ERIC Number: ED605430
Record Type: Non-Journal
Publication Date: 2018
Pages: 28
Abstractor: As Provided
ISBN: N/A
ISSN: ISSN-
EISSN: N/A
Available Date: N/A
Evaluating the 'Similar Items Method' for Standard Maintaining. Conference Paper
Bramley, Tom
Cambridge Assessment, Paper presented at the Annual Conference of the Association for Educational Assessment in Europe (19th, Arnhem-Nijmegen, The Netherlands, Nov 2018)
The aim of the research reported here was to get some idea of the accuracy of grade boundaries (cut-scores) obtained by applying the 'similar items method' described in Bramley & Wilson (2016). In this method experts identify items on the current version of a test that are sufficiently similar to items on previous versions for them to be treated as pseudo-anchor items. It could be useful in any international testing context using similar item types and under similar test development constraints (no pre-testing and no item re-use) to GCSEs and A levels in England. Study 1 aimed to discover: i) the extent to which the equated grade boundary depends on "which" items are identified as similar; and ii) the extent to which it depends on "how many" items are identified as similar. Study 2 attempted a direct comparison with established methods for equating tests taken by non-equivalent groups. This was achieved by constructing a scenario in which "all" the similar items came from the "same" previous version (which is not the case in the intended application of the method). In this scenario the method can be directly compared with methods where common items form an internal anchor test. Study 1 found that in the ideal case where the 'similar' items were in fact identical, roughly 20% of items or marks were enough to give a cut-score that was within 1 score point of the average (across different combinations of a fixed number of similar items). As expected, the fewer similar items, the greater the variability. There was a small amount of bias in the method -- some inherently arising from using integer cut-scores on different versions of the test, some arising out of the equating method used to define equivalent cut-scores. Study 2 found that the when the similar items method was applied to the scenario where all items came from the same previous test (a standard common-item equating scenario), it gave very similar outcomes to IRT true-score equating. However, when applied in the 'one item at a time' way intended for real scenarios where similar items might come from different tests it was vulnerable to distortions created by outlying items. This problem can be diagnosed by inspecting empirical item characteristic curves and equating functions implied by individual items. Increasing the smoothing of the empirical item characteristic curves improved the accuracy of the equating from the similar items method.

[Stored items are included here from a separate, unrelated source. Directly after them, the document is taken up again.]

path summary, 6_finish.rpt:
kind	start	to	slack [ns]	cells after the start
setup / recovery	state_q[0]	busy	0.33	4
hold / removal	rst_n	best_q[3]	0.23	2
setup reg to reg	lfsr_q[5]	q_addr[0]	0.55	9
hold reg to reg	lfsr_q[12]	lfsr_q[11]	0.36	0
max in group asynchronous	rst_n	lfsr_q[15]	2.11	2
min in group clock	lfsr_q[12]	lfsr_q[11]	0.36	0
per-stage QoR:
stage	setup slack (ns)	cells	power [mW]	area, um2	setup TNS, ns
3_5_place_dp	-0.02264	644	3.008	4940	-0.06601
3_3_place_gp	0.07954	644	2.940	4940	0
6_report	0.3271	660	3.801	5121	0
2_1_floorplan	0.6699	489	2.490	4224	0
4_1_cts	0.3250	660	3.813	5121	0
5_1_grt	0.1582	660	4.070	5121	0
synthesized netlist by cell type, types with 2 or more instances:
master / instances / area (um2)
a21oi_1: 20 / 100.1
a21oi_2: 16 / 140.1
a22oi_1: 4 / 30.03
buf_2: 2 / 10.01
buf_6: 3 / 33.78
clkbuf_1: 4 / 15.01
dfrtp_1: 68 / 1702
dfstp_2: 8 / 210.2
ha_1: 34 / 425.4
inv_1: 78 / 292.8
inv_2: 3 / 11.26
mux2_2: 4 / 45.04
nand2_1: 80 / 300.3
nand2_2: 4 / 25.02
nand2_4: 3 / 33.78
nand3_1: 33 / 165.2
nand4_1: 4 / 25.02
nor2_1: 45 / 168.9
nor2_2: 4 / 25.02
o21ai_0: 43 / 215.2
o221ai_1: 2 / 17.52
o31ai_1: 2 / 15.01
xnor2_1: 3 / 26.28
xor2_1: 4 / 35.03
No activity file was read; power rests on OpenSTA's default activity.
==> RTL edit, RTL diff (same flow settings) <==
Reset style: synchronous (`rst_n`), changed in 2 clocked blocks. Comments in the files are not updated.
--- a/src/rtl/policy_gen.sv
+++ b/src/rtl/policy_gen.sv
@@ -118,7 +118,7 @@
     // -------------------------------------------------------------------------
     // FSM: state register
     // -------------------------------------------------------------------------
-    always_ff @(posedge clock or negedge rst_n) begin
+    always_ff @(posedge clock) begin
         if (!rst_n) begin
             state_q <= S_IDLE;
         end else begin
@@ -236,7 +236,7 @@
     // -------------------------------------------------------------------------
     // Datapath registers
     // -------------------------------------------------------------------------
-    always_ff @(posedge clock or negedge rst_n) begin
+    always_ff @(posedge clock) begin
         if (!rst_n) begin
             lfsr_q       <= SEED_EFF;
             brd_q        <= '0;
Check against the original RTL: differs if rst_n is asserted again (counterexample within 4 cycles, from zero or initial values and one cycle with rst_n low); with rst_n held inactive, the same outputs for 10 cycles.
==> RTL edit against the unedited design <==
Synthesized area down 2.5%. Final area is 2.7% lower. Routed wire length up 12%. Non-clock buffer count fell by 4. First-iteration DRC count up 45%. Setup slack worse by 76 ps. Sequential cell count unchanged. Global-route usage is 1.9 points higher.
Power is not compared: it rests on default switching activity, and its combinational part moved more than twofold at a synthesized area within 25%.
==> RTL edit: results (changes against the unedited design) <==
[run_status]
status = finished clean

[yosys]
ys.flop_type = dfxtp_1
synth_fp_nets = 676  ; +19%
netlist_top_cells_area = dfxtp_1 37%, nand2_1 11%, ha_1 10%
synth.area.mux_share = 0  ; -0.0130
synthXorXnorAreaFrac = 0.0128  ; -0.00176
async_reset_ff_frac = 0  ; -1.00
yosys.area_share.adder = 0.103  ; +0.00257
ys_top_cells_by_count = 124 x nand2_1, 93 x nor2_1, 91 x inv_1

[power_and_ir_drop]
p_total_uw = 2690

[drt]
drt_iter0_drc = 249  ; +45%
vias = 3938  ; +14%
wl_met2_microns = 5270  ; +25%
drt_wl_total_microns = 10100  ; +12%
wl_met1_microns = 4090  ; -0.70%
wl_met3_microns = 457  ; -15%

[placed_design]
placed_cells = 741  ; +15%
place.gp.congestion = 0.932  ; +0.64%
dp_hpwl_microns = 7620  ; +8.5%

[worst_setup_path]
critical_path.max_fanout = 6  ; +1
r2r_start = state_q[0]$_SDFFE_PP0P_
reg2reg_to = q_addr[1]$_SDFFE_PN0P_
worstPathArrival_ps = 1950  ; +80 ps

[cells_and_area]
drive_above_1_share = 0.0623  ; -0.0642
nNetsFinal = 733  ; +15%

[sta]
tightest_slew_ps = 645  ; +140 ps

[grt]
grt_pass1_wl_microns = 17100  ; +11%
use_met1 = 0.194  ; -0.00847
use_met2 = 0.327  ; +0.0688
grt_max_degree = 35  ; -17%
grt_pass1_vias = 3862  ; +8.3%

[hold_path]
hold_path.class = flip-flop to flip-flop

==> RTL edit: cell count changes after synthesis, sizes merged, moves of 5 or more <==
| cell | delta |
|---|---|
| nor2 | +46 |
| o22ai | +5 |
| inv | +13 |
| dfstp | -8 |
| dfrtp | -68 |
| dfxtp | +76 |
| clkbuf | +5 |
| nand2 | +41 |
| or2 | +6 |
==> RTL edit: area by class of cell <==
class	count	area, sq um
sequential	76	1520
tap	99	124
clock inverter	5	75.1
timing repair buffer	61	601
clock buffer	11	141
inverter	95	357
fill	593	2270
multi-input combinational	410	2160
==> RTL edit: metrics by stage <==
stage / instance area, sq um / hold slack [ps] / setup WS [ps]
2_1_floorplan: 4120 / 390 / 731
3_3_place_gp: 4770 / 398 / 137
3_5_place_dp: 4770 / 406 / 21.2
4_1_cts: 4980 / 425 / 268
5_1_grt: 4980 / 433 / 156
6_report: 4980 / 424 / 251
==> src/rtl/lcd_text_writer.sv <==
// Byte-stream front end for the lcd16x2 driver: FIFO, 2xCOLS cursor tracking, control-code decode.
// Define LCD_TEXT_WRITER_AUTOWRAP_EN to wrap to the other row after the last column instead of discarding.
module lcd_text_writer #(
    parameter int unsigned FIFO_DEPTH       = 16,
    parameter int unsigned COLS             = 16,
    parameter logic [7:0]  LCD_SETDDRAMADDR = 8'h80,
    parameter logic [7:0]  LCD_ROW_OFFSET   = 8'h40,
    parameter logic [7:0]  LCD_CLEARDISPLAY = 8'h01
) (
    input  logic                       clk_i,
    input  logic                       rst_ni,
    input  logic [7:0]                 char_i,
    input  logic                       char_valid_i,
    output logic                       char_ready_o,
    output logic [7:0]                 lcd_data_o,
    output logic [1:0]                 lcd_ops_o,
    output logic                       lcd_enb_o,
    input  logic                       lcd_rdy_i,
    output logic                       row_o,
    output logic [$clog2(COLS+1)-1:0]  col_o,
    output logic                       busy_o
);

    localparam int unsigned CW = $clog2(COLS + 1);
    localparam int unsigned PW = $clog2(FIFO_DEPTH);
    localparam int unsigned NW = $clog2(FIFO_DEPTH + 1);

    localparam logic [NW-1:0] FULL_CNT = NW'(FIFO_DEPTH);
    localparam logic [CW-1:0] COLS_C   = CW'(COLS);
    localparam logic [CW-1:0] LAST_COL = CW'(COLS - 1);
    localparam logic [1:0]    OPS_CHAR = 2'd1;
    localparam logic [1:0]    OPS_CMD  = 2'd3;

    localparam logic [7:0] CHAR_LF = 8'h0A;
    localparam logic [7:0] CHAR_CR = 8'h0D;
    localparam logic [7:0] CHAR_FF = 8'h0C;
    localparam logic [7:0] CHAR_SP = 8'h20;

    typedef enum logic [1:0] {
        ST_INIT,
        ST_IDLE,
        ST_ISSUE,
        ST_WAIT
    } state_e;

    logic [7:0]    fifoMem_q [FIFO_DEPTH];
    logic [PW-1:0] wrPtr_q, wrPtr_d;
    logic [PW-1:0] rdPtr_q, rdPtr_d;
    logic [NW-1:0] count_q, count_d;
    logic          ready_q, ready_d;
    logic          push;
    logic          pop;
    logic [7:0]    headByte;

    state_e        state_q, state_d;
    logic          row_q, row_d;
    logic [CW-1:0] col_q, col_d;
    logic [7:0]    data_q, data_d;
    logic [1:0]    ops_q, ops_d;
    logic          enb_q, enb_d;
    logic          pend_q, pend_d;
    logic [7:0]    pendData_q, pendData_d;

    function automatic logic [7:0] rowAddr(input logic r);
        return LCD_SETDDRAMADDR | (r ? LCD_ROW_OFFSET : 8'h00);
    endfunction

    assign push     = char_valid_i && ready_q;
    assign headByte = fifoMem_q[rdPtr_q];

    always_ff @(posedge clk_i) begin
        if (push) begin
            fifoMem_q[wrPtr_q] <= char_i;
        end
    end

    // Ready is registered from the next count so it drops right after the filling push.
    always_comb begin
        wrPtr_d = wrPtr_q;
        rdPtr_d = rdPtr_q;
        count_d = count_q;
        if (push) begin
            wrPtr_d = wrPtr_q + PW'(1);
        end
        if (pop) begin
            rdPtr_d = rdPtr_q + PW'(1);
        end
        case ({push, pop})
            2'b10:   count_d = count_q + NW'(1);
            2'b01:   count_d = count_q - NW'(1);
            default: count_d = count_q;
        endcase
        ready_d = (count_d != FULL_CNT);
    end

    always_comb begin
        state_d    = state_q;
        row_d      = row_q;
        col_d      = col_q;
        data_d     = data_q;
        ops_d      = ops_q;
        enb_d      = enb_q;
        pend_d     = pend_q;
        pendData_d = pendData_q;
        pop        = 1'b0;

        case (state_q)
            ST_INIT: begin
                if (lcd_rdy_i) begin
                    data_d  = LCD_SETDDRAMADDR;
                    ops_d   = OPS_CMD;
                    enb_d   = 1'b1;
                    state_d = ST_ISSUE;
                end
            end

            ST_IDLE: begin
                if ((count_q != '0) && lcd_rdy_i) begin
                    pop = 1'b1;
                    if (headByte == CHAR_LF) begin
                        row_d   = ~row_q;
                        col_d   = '0;
                        data_d  = rowAddr(~row_q);
                        ops_d   = OPS_CMD;
                        enb_d   = 1'b1;
                        state_d = ST_ISSUE;
                    end else if (headByte == CHAR_CR) begin
                        col_d   = '0;
                        data_d  = rowAddr(row_q);
                        ops_d   = OPS_CMD;
                        enb_d   = 1'b1;
                        state_d = ST_ISSUE;
                    end else if (headByte == CHAR_FF) begin
                        row_d   = 1'b0;
                        col_d   = '0;
                        data_d  = LCD_CLEARDISPLAY;
                        ops_d   = OPS_CMD;
                        enb_d   = 1'b1;
                        state_d = ST_ISSUE;
                    end else if (headByte >= CHAR_SP) begin
                        if (col_q < COLS_C) begin
                            data_d  = headByte;
                            ops_d   = OPS_CHAR;
                            enb_d   = 1'b1;
                            state_d = ST_ISSUE;
`ifdef LCD_TEXT_WRITER_AUTOWRAP_EN
                            if (col_q == LAST_COL) begin
                                col_d      = '0;
                                row_d      = ~row_q;
                                pend_d     = 1'b1;
                                pendData_d = rowAddr(~row_q);
                            end else begin
                                col_d = col_q + CW'(1);
                            end
`else
                            col_d = col_q + CW'(1);
`endif
                        end
                    end
                end
            end

            ST_ISSUE: begin
                if (!lcd_rdy_i) begin
                    enb_d   = 1'b0;
                    state_d = ST_WAIT;
                end
            end

            ST_WAIT: begin
                if (lcd_rdy_i) begin
                    if (pend_q) begin
                        data_d  = pendData_q;
                        ops_d   = OPS_CMD;
                        enb_d   = 1'b1;
                        pend_d  = 1'b0;
                        state_d = ST_ISSUE;
                    end else begin
                        state_d = ST_IDLE;
                    end
                end
            end

            default: state_d = ST_INIT;
        endcase
    end

    always_ff @(posedge clk_i or negedge rst_ni) begin
        if (!rst_ni) begin
            wrPtr_q    <= '0;
            rdPtr_q    <= '0;
            count_q    <= '0;
            ready_q    <= 1'b0;
            state_q    <= ST_INIT;
            row_q      <= 1'b0;
            col_q      <= '0;
            data_q     <= '0;
            ops_q      <= '0;
            enb_q      <= 1'b0;
            pend_q     <= 1'b0;
            pendData_q <= '0;
        end else begin
            wrPtr_q    <= wrPtr_d;
            rdPtr_q    <= rdPtr_d;
            count_q    <= count_d;
            ready_q    <= ready_d;
            state_q    <= state_d;
            row_q      <= row_d;
            col_q      <= col_d;
            data_q     <= data_d;
            ops_q      <= ops_d;
            enb_q      <= enb_d;
            pend_q     <= pend_d;
            pendData_q <= pendData_d;
        end
    end

    assign char_ready_o = ready_q;
    assign lcd_data_o   = data_q;
    assign lcd_ops_o    = ops_q;
    assign lcd_enb_o    = enb_q;
    assign row_o        = row_q;
    assign col_o        = col_q;
    assign busy_o       = (state_q != ST_IDLE) || (count_q != '0);

endmodule
==> config.mk <==
export PLATFORM = sky130hd
export DESIGN_NAME = decode_regfile_flat
export DESIGN_NICKNAME = d
export VERILOG_FILES = /design/src/rtl/decode_regfile_if.sv /design/src/rtl/decode_regfile.sv /design/src/flat_wrapper.sv
export SDC_FILE = /design/constraint.sdc
export NUM_CORES = 2
export LEC_CHECK = 0
export BUFFER_PORTS_ARGS = -buffer_cell sky130_fd_sc_hd__buf_2
export CAP_MARGIN = 20
export CORE_UTILIZATION = 63
export CTS_CLUSTER_SIZE = 8
export DETAILED_ROUTE_END_ITERATION = 8
export GPL_TIMING_DRIVEN = 0
export PLACE_DENSITY = 0.85
export SETUP_SLACK_MARGIN = 0.15
export SYNTH_ARGS = -nofsm -noshare
export SYNTH_HDL_FRONTEND = slang
export SYNTH_SLANG_ARGS = --single-unit
export TNS_END_PERCENT = 30
==> constraint.sdc <==
create_clock -name clk -period 2.49 [get_ports clk]
set_input_delay 0.3735 -clock clk [delete_from_list [all_inputs] [get_ports clk]]
set_output_delay 0.3735 -clock clk [all_outputs]
set_load 0.02 [all_outputs]
==> src/rtl/decode_regfile_if.sv <==
// Writeback-to-decode write port: the writeback stage drives a register
// write that the decode register file commits.
interface decode_regfile_if #(
    parameter int D_WIDTH = 32,
    parameter int A_WIDTH = 5
);
    logic               RegWriteW;
    logic [A_WIDTH-1:0] RdW;
    logic [D_WIDTH-1:0] ResultW;

    modport master (
        output RegWriteW,
        output RdW,
        output ResultW
    );

    modport slave (
        input RegWriteW,
        input RdW,
        input ResultW
    );
endinterface

==> src/rtl/decode_regfile.sv <==
// Decode-stage integer register file with write-through bypass on both read
// ports, feeding a stallable/flushable Execute pipeline register.
module decode_regfile #(
    parameter int D_WIDTH = 32,
    parameter int A_WIDTH = 5
) (
    input  logic               clk,
    input  logic               rst_n,
    decode_regfile_if.slave    wb,
    input  logic [A_WIDTH-1:0] A1D,
    input  logic [A_WIDTH-1:0] A2D,
    input  logic               EnE,
    input  logic               FlushE,
    output logic [D_WIDTH-1:0] RD1E,
    output logic [D_WIDTH-1:0] RD2E,
    output logic [A_WIDTH-1:0] Rs1E,
    output logic [A_WIDTH-1:0] Rs2E,
    output logic [D_WIDTH-1:0] a0
);
    localparam int DEPTH = 2 ** A_WIDTH;
    localparam logic [A_WIDTH-1:0] A0_IDX = A_WIDTH'(10);

    logic [D_WIDTH-1:0] regs_q [DEPTH];
    logic [D_WIDTH-1:0] regs_d [DEPTH];

    logic [D_WIDTH-1:0] rd1_d, rd1_q;
    logic [D_WIDTH-1:0] rd2_d, rd2_q;
    logic [A_WIDTH-1:0] rs1_d, rs1_q;
    logic [A_WIDTH-1:0] rs2_d, rs2_q;

    logic [D_WIDTH-1:0] rd1_comb;
    logic [D_WIDTH-1:0] rd2_comb;
    logic               wr_en;

    // Writes to x0 are dropped so entry 0 stays hardwired to zero.
    assign wr_en = wb.RegWriteW && (wb.RdW != '0);

    always_comb begin
        regs_d = regs_q;
        if (wr_en) begin
            regs_d[wb.RdW] = wb.ResultW;
        end
        regs_d[0] = '0;
    end

    // The in-flight writeback value wins over the stored entry.
    always_comb begin
        rd1_comb = '0;
        if (A1D != '0) begin
            if (wb.RegWriteW && (wb.RdW == A1D)) begin
                rd1_comb = wb.ResultW;
            end else begin
                rd1_comb = regs_q[A1D];
            end
        end

        rd2_comb = '0;
        if (A2D != '0) begin
            if (wb.RegWriteW && (wb.RdW == A2D)) begin
                rd2_comb = wb.ResultW;
            end else begin
                rd2_comb = regs_q[A2D];
            end
        end
    end

    // Flush beats enable; with neither, the Execute register holds.
    always_comb begin
        rd1_d = rd1_q;
        rd2_d = rd2_q;
        rs1_d = rs1_q;
        rs2_d = rs2_q;
        if (FlushE) begin
            rd1_d = '0;
            rd2_d = '0;
            rs1_d = '0;
            rs2_d = '0;
        end else if (EnE) begin
            rd1_d = rd1_comb;
            rd2_d = rd2_comb;
            rs1_d = A1D;
            rs2_d = A2D;
        end
    end

    always_ff @(posedge clk or negedge rst_n) begin
        if (!rst_n) begin
            for (int i = 0; i < DEPTH; i++) begin
                regs_q[i] <= '0;
            end
            rd1_q <= '0;
            rd2_q <= '0;
            rs1_q <= '0;
            rs2_q <= '0;
        end else begin
            regs_q <= regs_d;
            rd1_q  <= rd1_d;
            rd2_q  <= rd2_d;
            rs1_q  <= rs1_d;
            rs2_q  <= rs2_d;
        end
    end

    assign RD1E = rd1_q;
    assign RD2E = rd2_q;
    assign Rs1E = rs1_q;
    assign Rs2E = rs2_q;
    assign a0   = regs_q[A0_IDX];
endmodule

==> src/flat_wrapper.sv <==
// flat-port wrapper written by rule: the top's interface ports become plain ports
module decode_regfile_flat 
#(
    parameter int D_WIDTH = 32,
    parameter int A_WIDTH = 5
)
  (clk, rst_n, A1D, A2D, EnE, FlushE, RD1E, RD2E, Rs1E, Rs2E, a0, wb_RegWriteW, wb_RdW, wb_ResultW);
  decode_regfile_if #(.D_WIDTH(D_WIDTH), .A_WIDTH(A_WIDTH)) wb_i ();
  input  logic clk;
  input  logic rst_n;
  input  logic [A_WIDTH-1:0] A1D;
  input  logic [A_WIDTH-1:0] A2D;
  input  logic EnE;
  input  logic FlushE;
  output logic [D_WIDTH-1:0] RD1E;
  output logic [D_WIDTH-1:0] RD2E;
  output logic [A_WIDTH-1:0] Rs1E;
  output logic [A_WIDTH-1:0] Rs2E;
  output logic [D_WIDTH-1:0] a0;
  input wire logic [$bits(wb_i.RegWriteW)-1:0] wb_RegWriteW;
  input wire logic [$bits(wb_i.RdW)-1:0] wb_RdW;
  input wire logic [$bits(wb_i.ResultW)-1:0] wb_ResultW;
  assign wb_i.RegWriteW = wb_RegWriteW;
  assign wb_i.RdW = wb_RdW;
  assign wb_i.ResultW = wb_ResultW;
  decode_regfile #(.D_WIDTH(D_WIDTH), .A_WIDTH(A_WIDTH)) u_core (.clk(clk), .rst_n(rst_n), .wb(wb_i), .A1D(A1D), .A2D(A2D), .EnE(EnE), .FlushE(FlushE), .RD1E(RD1E), .RD2E(RD2E), .Rs1E(Rs1E), .Rs2E(Rs2E), .a0(a0));
endmodule
Yosys cells after proc, flatten, opt, wreduce, memory -nomap -nowiden
Cells that the tools add are included.

Flip-flop bits (word level): 1066. Bits in latches: 0. Memory bits (writable): 0. Memory bits (read-only): 0. Bits of input ports: 52. Output and inout bits: 106. Logic and storage cells: 73. Memories kept: 0.

$add $sub $neg: 0. Multipliers: 0. Div/mod/pow operators: 0. $lt $le $gt $ge: 4. Equality and inequality tests: 2. Shift-type cells: 0. Multiplexer cells: 21. Bitwise operators: 3. Reductions and logical operators: 8.

Operators by type and width (number): $bwmux 1024 (1); $mux 32 (13); $bmux 32 s5 (2); $demux 32 s5 (1); $mux 5 (4); $ge 6x6->1 const B (3); $not 5->6 (3); $reduce_bool 5->1 (3); $eq 5x5->1 (2); $lt 6x1->1 const B (1); $logic_and 1x1->1 (4); $reduce_bool 2->1 (1).

Logic depth before layout (Yosys ltp)
Depth in word-level cells: 8. Mapped depth: 10. Gate-level depth less buffers: 5.

Worst setup path before layout
No wires, ideal clock.

Kind: input to register. Start point: input port A1D[0]. End point: register u_core.rd1_q[2], in the netlist u_core.RD1E[2]. Setup time: 0.126 ns. Arrival time: 2.024 ns. Data required time: 2.364 ns. Setup slack: 0.340 ns. Cell stages on the path: 6. Buffers on the path: 1. Path through: buf_2 mux4_2 mux2_2 a221oi_1 nor4_1 a221o_1.

Word-level cells in the longest chain between the ends: 8. Elaborated cells on any way between the ends: 11. Classes of those cells: eq/ne (1); mux (7); bitwise (1); reduce/logical (2).

RTL lines: from (decl) (RTL line flat_wrapper.sv:11) `input logic [A_WIDTH-1:0] A1D;`; $not 5->6 (not written as such) (RTL line decode_regfile.sv:53) `rd1_comb = regs_q[A1D];`; $bmux 32 s5 (RTL line decode_regfile.sv:53); $mux 32 (not written as such) (2 in a row) (RTL line decode_regfile.sv:53); $mux 32 (RTL line decode_regfile.sv:50) `if (wb.RegWriteW && (wb.RdW == A1D)) begin`; $mux 32 * (RTL line decode_regfile.sv:49) `if (A1D != '0) begin`; $mux 32 * (RTL line decode_regfile.sv:78) `end else if (EnE) begin`; $mux 32 * (RTL line decode_regfile.sv:73) `if (FlushE) begin`; to (signal assigned) (RTL line decode_regfile.sv:97) `rd1_q <= rd1_d;`; to (decl) (RTL line decode_regfile.sv:26) `logic [D_WIDTH-1:0] rd1_d, rd1_q;`.

Mark *: on every way between the ends. The rest lies on a longest branch, timed or not. The select of a mux whose other input is x is not followed. A chain may end at the register's enable or synchronous reset.

Worst setup path in the final report
Start point: input port A1D[1]. End point: register u_core.rd1_q[1], in the netlist u_core.RD1E[1].

The elaborated chain is that of the path after synthesis.

==> results_dict.tcl <==
set metrics [dict create \
    status "complete, but fails checks" \
    violations "design-rule violations, negative hold slack, negative setup slack" \
    ys_types 62 \
    setup_viol 36 \
    leakagePower_nw 28.15 \
    slew_violations 0 \
    synth_top_cell_by_area "dfrtp_1" \
    power.total_mw 54.91 \
    clk_pin_slew_worst_paths_ns 0.05 \
    rows 109 \
    synth_common_cells "dfrtp_1 (1066), mux2_2 (929), mux4_2 (391)" \
    portBuffers 150 \
    path_class "in -> reg" \
    worstSetupStartpointType "primary input" \
    endpoint_kind "flop" \
    cts_hold_buf 15 \
    period_needed_ns 2.669 \
    crit_fanout 10 \
    seq_area_um2 26680 \
    met1_usage_pct 64.71 \
    power.density_nw_per_um2 854.5 \
    drv_cap 0 \
    pre_cts_ws_ns -1.882 \
    grt_first_pass_wirelength_um 337600 \
    p_sw_mw 17.34 \
    ys_seq_elements 1066 \
    seqPwrFrac_pct 42.7 \
    synth-main-ff-cell "dfrtp_1" \
    synth.most_common_cell "dfrtp_1" \
    ctsRootBufferMaster "clkbuf_16" \
    syn_area_per_cell_um2 14.70 \
    worst_pin_slew_ns 1.291 \
    max_slew_margin_pct 13.93 \
    fin_skew_ns 0.03103 \
    final_nets 4259 \
    synth_area_um2 56690 \
    initial_core_util_pct 63.86 \
    hpwlAfterDp_um 175000 \
    p_int_mw 37.57 \
    ant_nets 0 \
    htreeDepth 4 \
    syn_inst 3857 \
    clkPwrFrac_pct 34.5 \
    core_area_um2 88780 \
    via_per_inst 8.253 \
    drtIter0Drc 8331 \
    groute.usage.overall_pct 55.16 \
    synth_edf_count 0 \
    combPwrFrac_pct 22.8 \
    grt_pass1_vias 42890 \
    gp_congestion 1.148 \
    synth.area.top_cells "dfrtp_1 (47%), mux2_2 (18%), mux4_2 (16%), mux2_1 (3.7%), mux2i_1 (2.2%)" \
    use_met3_pct 38.13 \
    drive_gt1_share_pct 46.65 \
    synthArstFlopShare_pct 100.0 \
    die_area_um2 91190 \
    hold_violations 141 \
    vias 44660 \
    setup_ws_ns -0.1786 \
    fin_util_pct 72.38 \
    syn_nets 3909 \
    arrival_ns 3.37 \
    drc_errors 32 \
    grt-ovfl-total 0 \
    multiInputGateArea_um2 28000 \
    fmax_mhz 374.7 \
    grt_max_degree 153 \
    cts_sinks 1066 \
    fillers 5522 \
    yosysWarningCount 0 \
    yosys.area.top_type_share_pct 47.05 \
    cts.path.max_buffers 3 \
    wl_per_cell_um 45.99 \
    die_w_um 302.0 \
    swShare_pct 31.58 \
    area_delta_synth_final_pct 13.34 \
    rsz0062_at_grt "yes" \
    holdCritPathClass "in -> async" \
    dr.pass1.iters 9 \
    grt_util_met2_pct 69.60 \
    synth-seq-area-share_pct 47.05 \
    grt_antenna_before_repair 30 \
    fin_crit_sh_pct 107.2 \
    grt_most_used_layer "met2" \
    cts-buffers-inserted 151 \
    finalWirelength_um 248900 \
    cts_tree "done" \
    die_height_um 302.0 \
    ioPinCount 158 \
    ir_worst_vdd_mv 0.7669 \
    holdWs_ns -0.4401 \
    clkLatencyLatePin_ns 0.82 \
    worstPathRequired_ns 3.19 \
]
## worst paths after layout
check / start / cells after the start / slack, ns / to
hold reg to reg: u_core.RD1E[9]$_DFFE_PN0P_ / 1 / 0.51 / u_core.RD1E[9]$_DFFE_PN0P_
min in group clk: wb_ResultW[8] / 2 / 0.02 / u_core.RD2E[8]$_DFFE_PN0P_
hold / removal: rst_n / 1 / -0.44 / u_core.regs_q[266]$_DFFE_PN0P_
setup reg to reg: u_core.a0[3]$_DFFE_PN0P_ / 5 / 0.17 / u_core.RD1E[3]$_DFFE_PN0P_
setup / recovery: A1D[1] / 10 / -0.18 / u_core.RD1E[1]$_DFFE_PN0P_
max in group asynchronous: rst_n / 4 / 0.73 / u_core.regs_q[785]$_DFFE_PN0P_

Descriptors: Accuracy, Cutting Scores, Test Items, Item Analysis, International Assessment, Test Construction, Grades (Scholastic), Equated Scores, Comparative Analysis, Scores, Item Response Theory, Foreign Countries, Achievement Tests, Secondary School Students, Standards
University of Cambridge Local Examinations Syndicate (Cambridge Assessment). The Triangle Building, Shaftesbury Road, Cambridge, CB2 8EA, UK. Tel: +44-1223-55331; Fax: +44-1223-460278; e-mail: info@cambridgeassessment.org.uk; Web site: https://www.cambridgeassessment.org.uk/
Publication Type: Speeches/Meeting Papers; Reports - Research; Numerical/Quantitative Data
Education Level: Secondary Education
Audience: N/A
Language: English
Sponsor: N/A
Authoring Institution: Cambridge Assessment (United Kingdom)
Identifiers - Location: United Kingdom (England)
Grant or Contract Numbers: N/A
Author Affiliations: N/A